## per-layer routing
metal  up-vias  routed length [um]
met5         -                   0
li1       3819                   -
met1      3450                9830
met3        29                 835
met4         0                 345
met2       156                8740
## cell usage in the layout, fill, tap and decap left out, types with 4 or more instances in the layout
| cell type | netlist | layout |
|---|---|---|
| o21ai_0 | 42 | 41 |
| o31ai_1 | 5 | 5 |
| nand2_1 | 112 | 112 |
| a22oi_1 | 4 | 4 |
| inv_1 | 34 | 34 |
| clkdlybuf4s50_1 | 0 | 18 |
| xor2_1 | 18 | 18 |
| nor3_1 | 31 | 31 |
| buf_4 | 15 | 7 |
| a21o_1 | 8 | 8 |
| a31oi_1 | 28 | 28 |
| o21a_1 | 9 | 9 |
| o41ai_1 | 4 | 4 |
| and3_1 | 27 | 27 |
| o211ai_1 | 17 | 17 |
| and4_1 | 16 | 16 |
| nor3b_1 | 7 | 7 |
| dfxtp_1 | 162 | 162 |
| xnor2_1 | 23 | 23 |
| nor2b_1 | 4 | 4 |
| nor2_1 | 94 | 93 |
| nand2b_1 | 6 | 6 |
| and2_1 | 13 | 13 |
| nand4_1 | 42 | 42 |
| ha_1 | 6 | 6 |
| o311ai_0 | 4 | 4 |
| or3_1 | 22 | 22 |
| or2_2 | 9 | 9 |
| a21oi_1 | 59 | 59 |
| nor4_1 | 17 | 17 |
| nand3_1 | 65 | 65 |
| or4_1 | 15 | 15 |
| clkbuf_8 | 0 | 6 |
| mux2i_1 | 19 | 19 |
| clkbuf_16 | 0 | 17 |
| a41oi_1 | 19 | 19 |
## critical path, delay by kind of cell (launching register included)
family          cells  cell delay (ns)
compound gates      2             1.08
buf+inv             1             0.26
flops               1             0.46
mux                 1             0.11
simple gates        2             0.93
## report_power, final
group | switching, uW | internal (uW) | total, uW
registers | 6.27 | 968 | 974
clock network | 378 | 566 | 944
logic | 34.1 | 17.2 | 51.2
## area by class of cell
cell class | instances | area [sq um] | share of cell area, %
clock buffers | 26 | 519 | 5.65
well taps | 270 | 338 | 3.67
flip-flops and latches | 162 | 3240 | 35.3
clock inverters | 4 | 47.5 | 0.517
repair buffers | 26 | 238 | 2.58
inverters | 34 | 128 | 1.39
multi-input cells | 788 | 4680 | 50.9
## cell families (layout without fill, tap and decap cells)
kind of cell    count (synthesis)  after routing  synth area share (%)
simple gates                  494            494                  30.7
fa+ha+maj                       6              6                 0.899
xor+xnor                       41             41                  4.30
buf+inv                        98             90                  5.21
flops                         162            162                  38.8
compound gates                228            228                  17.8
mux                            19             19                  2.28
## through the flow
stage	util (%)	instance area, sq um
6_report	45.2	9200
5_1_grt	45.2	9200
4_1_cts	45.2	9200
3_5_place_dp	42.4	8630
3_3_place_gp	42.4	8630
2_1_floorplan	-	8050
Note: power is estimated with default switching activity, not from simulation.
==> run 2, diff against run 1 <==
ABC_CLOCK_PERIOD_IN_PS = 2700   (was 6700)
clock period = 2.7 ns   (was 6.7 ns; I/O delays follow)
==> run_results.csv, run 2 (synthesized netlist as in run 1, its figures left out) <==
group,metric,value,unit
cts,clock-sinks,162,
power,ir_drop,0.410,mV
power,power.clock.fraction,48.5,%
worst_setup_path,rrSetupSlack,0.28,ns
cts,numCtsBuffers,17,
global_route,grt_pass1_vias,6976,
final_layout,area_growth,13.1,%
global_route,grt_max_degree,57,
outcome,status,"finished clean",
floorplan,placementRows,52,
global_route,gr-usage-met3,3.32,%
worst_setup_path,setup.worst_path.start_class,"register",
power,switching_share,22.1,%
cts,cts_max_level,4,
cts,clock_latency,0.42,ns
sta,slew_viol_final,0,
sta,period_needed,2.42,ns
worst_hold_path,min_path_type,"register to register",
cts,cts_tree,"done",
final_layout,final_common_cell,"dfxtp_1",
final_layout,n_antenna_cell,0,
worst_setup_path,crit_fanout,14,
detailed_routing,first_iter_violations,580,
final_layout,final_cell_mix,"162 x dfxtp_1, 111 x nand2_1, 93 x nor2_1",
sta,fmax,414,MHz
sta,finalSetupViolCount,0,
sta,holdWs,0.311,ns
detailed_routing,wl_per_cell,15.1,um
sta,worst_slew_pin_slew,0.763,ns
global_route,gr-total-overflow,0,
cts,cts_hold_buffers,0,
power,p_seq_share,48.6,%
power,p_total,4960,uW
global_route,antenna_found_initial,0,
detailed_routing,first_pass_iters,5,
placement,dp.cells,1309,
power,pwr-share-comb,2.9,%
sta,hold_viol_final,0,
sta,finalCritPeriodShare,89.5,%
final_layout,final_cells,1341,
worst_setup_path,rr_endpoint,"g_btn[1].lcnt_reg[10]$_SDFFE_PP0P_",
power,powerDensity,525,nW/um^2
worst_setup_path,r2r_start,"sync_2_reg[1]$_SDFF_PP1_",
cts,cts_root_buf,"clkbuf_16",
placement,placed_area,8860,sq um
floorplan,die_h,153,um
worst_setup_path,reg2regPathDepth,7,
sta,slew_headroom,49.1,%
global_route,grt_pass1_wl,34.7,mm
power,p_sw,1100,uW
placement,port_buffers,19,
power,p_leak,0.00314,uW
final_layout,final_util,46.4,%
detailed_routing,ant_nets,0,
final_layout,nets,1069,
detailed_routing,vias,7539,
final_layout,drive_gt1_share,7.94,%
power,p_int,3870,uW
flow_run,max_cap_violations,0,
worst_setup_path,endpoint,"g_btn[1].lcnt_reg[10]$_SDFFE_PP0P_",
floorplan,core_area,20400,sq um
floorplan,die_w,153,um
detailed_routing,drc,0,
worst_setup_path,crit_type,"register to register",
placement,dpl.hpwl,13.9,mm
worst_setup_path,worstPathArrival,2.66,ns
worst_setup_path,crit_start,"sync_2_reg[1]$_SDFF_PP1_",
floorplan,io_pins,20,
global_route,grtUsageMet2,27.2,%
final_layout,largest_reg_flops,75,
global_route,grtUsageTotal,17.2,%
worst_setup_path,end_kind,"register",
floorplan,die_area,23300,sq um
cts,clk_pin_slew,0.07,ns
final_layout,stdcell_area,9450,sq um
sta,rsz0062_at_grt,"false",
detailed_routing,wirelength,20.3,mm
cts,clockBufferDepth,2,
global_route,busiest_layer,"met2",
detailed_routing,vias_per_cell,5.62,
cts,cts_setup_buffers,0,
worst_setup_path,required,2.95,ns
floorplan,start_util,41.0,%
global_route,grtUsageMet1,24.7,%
------------------------------------------------------------
=== What the exercise asks ===
All of the material above should be reproduced exactly.

=== Problem solution ===
## per-layer routing
metal  up-vias  routed length [um]
met5         -                   0
li1       3819                   -
met1      3450                9830
met3        29                 835
met4         0                 345
met2       156                8740
## cell usage in the layout, fill, tap and decap left out, types with 4 or more instances in the layout
| cell type | netlist | layout |
|---|---|---|
| o21ai_0 | 42 | 41 |
| o31ai_1 | 5 | 5 |
| nand2_1 | 112 | 112 |
| a22oi_1 | 4 | 4 |
| inv_1 | 34 | 34 |
| clkdlybuf4s50_1 | 0 | 18 |
| xor2_1 | 18 | 18 |
| nor3_1 | 31 | 31 |
| buf_4 | 15 | 7 |
| a21o_1 | 8 | 8 |
| a31oi_1 | 28 | 28 |
| o21a_1 | 9 | 9 |
| o41ai_1 | 4 | 4 |
| and3_1 | 27 | 27 |
| o211ai_1 | 17 | 17 |
| and4_1 | 16 | 16 |
| nor3b_1 | 7 | 7 |
| dfxtp_1 | 162 | 162 |
| xnor2_1 | 23 | 23 |
| nor2b_1 | 4 | 4 |
| nor2_1 | 94 | 93 |
| nand2b_1 | 6 | 6 |
| and2_1 | 13 | 13 |
| nand4_1 | 42 | 42 |
| ha_1 | 6 | 6 |
| o311ai_0 | 4 | 4 |
| or3_1 | 22 | 22 |
| or2_2 | 9 | 9 |
| a21oi_1 | 59 | 59 |
| nor4_1 | 17 | 17 |
| nand3_1 | 65 | 65 |
| or4_1 | 15 | 15 |
| clkbuf_8 | 0 | 6 |
| mux2i_1 | 19 | 19 |
| clkbuf_16 | 0 | 17 |
| a41oi_1 | 19 | 19 |
## critical path, delay by kind of cell (launching register included)
family          cells  cell delay (ns)
compound gates      2             1.08
buf+inv             1             0.26
flops               1             0.46
mux                 1             0.11
simple gates        2             0.93
## report_power, final
group | switching, uW | internal (uW) | total, uW
registers | 6.27 | 968 | 974
clock network | 378 | 566 | 944
logic | 34.1 | 17.2 | 51.2
## area by class of cell
cell class | instances | area [sq um] | share of cell area, %
clock buffers | 26 | 519 | 5.65
well taps | 270 | 338 | 3.67
flip-flops and latches | 162 | 3240 | 35.3
clock inverters | 4 | 47.5 | 0.517
repair buffers | 26 | 238 | 2.58
inverters | 34 | 128 | 1.39
multi-input cells | 788 | 4680 | 50.9
## cell families (layout without fill, tap and decap cells)
kind of cell    count (synthesis)  after routing  synth area share (%)
simple gates                  494            494                  30.7
fa+ha+maj                       6              6                 0.899
xor+xnor                       41             41                  4.30
buf+inv                        98             90                  5.21
flops                         162            162                  38.8
compound gates                228            228                  17.8
mux                            19             19                  2.28
## through the flow
stage	util (%)	instance area, sq um
6_report	45.2	9200
5_1_grt	45.2	9200
4_1_cts	45.2	9200
3_5_place_dp	42.4	8630
3_3_place_gp	42.4	8630
2_1_floorplan	-	8050
Note: power is estimated with default switching activity, not from simulation.
==> run 2, diff against run 1 <==
ABC_CLOCK_PERIOD_IN_PS = 2700   (was 6700)
clock period = 2.7 ns   (was 6.7 ns; I/O delays follow)
==> run_results.csv, run 2 (synthesized netlist as in run 1, its figures left out) <==
group,metric,value,unit
cts,clock-sinks,162,
power,ir_drop,0.410,mV
power,power.clock.fraction,48.5,%
worst_setup_path,rrSetupSlack,0.28,ns
cts,numCtsBuffers,17,
global_route,grt_pass1_vias,6976,
final_layout,area_growth,13.1,%
global_route,grt_max_degree,57,
outcome,status,"finished clean",
floorplan,placementRows,52,
global_route,gr-usage-met3,3.32,%
worst_setup_path,setup.worst_path.start_class,"register",
power,switching_share,22.1,%
cts,cts_max_level,4,
cts,clock_latency,0.42,ns
sta,slew_viol_final,0,
sta,period_needed,2.42,ns
worst_hold_path,min_path_type,"register to register",
cts,cts_tree,"done",
final_layout,final_common_cell,"dfxtp_1",
final_layout,n_antenna_cell,0,
worst_setup_path,crit_fanout,14,
detailed_routing,first_iter_violations,580,
final_layout,final_cell_mix,"162 x dfxtp_1, 111 x nand2_1, 93 x nor2_1",
sta,fmax,414,MHz
sta,finalSetupViolCount,0,
sta,holdWs,0.311,ns
detailed_routing,wl_per_cell,15.1,um
sta,worst_slew_pin_slew,0.763,ns
global_route,gr-total-overflow,0,
cts,cts_hold_buffers,0,
power,p_seq_share,48.6,%
power,p_total,4960,uW
global_route,antenna_found_initial,0,
detailed_routing,first_pass_iters,5,
placement,dp.cells,1309,
power,pwr-share-comb,2.9,%
sta,hold_viol_final,0,
sta,finalCritPeriodShare,89.5,%
final_layout,final_cells,1341,
worst_setup_path,rr_endpoint,"g_btn[1].lcnt_reg[10]$_SDFFE_PP0P_",
power,powerDensity,525,nW/um^2
worst_setup_path,r2r_start,"sync_2_reg[1]$_SDFF_PP1_",
cts,cts_root_buf,"clkbuf_16",
placement,placed_area,8860,sq um
floorplan,die_h,153,um
worst_setup_path,reg2regPathDepth,7,
sta,slew_headroom,49.1,%
global_route,grt_pass1_wl,34.7,mm
power,p_sw,1100,uW
placement,port_buffers,19,
power,p_leak,0.00314,uW
final_layout,final_util,46.4,%
detailed_routing,ant_nets,0,
final_layout,nets,1069,
detailed_routing,vias,7539,
final_layout,drive_gt1_share,7.94,%
power,p_int,3870,uW
flow_run,max_cap_violations,0,
worst_setup_path,endpoint,"g_btn[1].lcnt_reg[10]$_SDFFE_PP0P_",
floorplan,core_area,20400,sq um
floorplan,die_w,153,um
detailed_routing,drc,0,
worst_setup_path,crit_type,"register to register",
placement,dpl.hpwl,13.9,mm
worst_setup_path,worstPathArrival,2.66,ns
worst_setup_path,crit_start,"sync_2_reg[1]$_SDFF_PP1_",
floorplan,io_pins,20,
global_route,grtUsageMet2,27.2,%
final_layout,largest_reg_flops,75,
global_route,grtUsageTotal,17.2,%
worst_setup_path,end_kind,"register",
floorplan,die_area,23300,sq um
cts,clk_pin_slew,0.07,ns
final_layout,stdcell_area,9450,sq um
sta,rsz0062_at_grt,"false",
detailed_routing,wirelength,20.3,mm
cts,clockBufferDepth,2,
global_route,busiest_layer,"met2",
detailed_routing,vias_per_cell,5.62,
cts,cts_setup_buffers,0,
worst_setup_path,required,2.95,ns
floorplan,start_util,41.0,%
global_route,grtUsageMet1,24.7,%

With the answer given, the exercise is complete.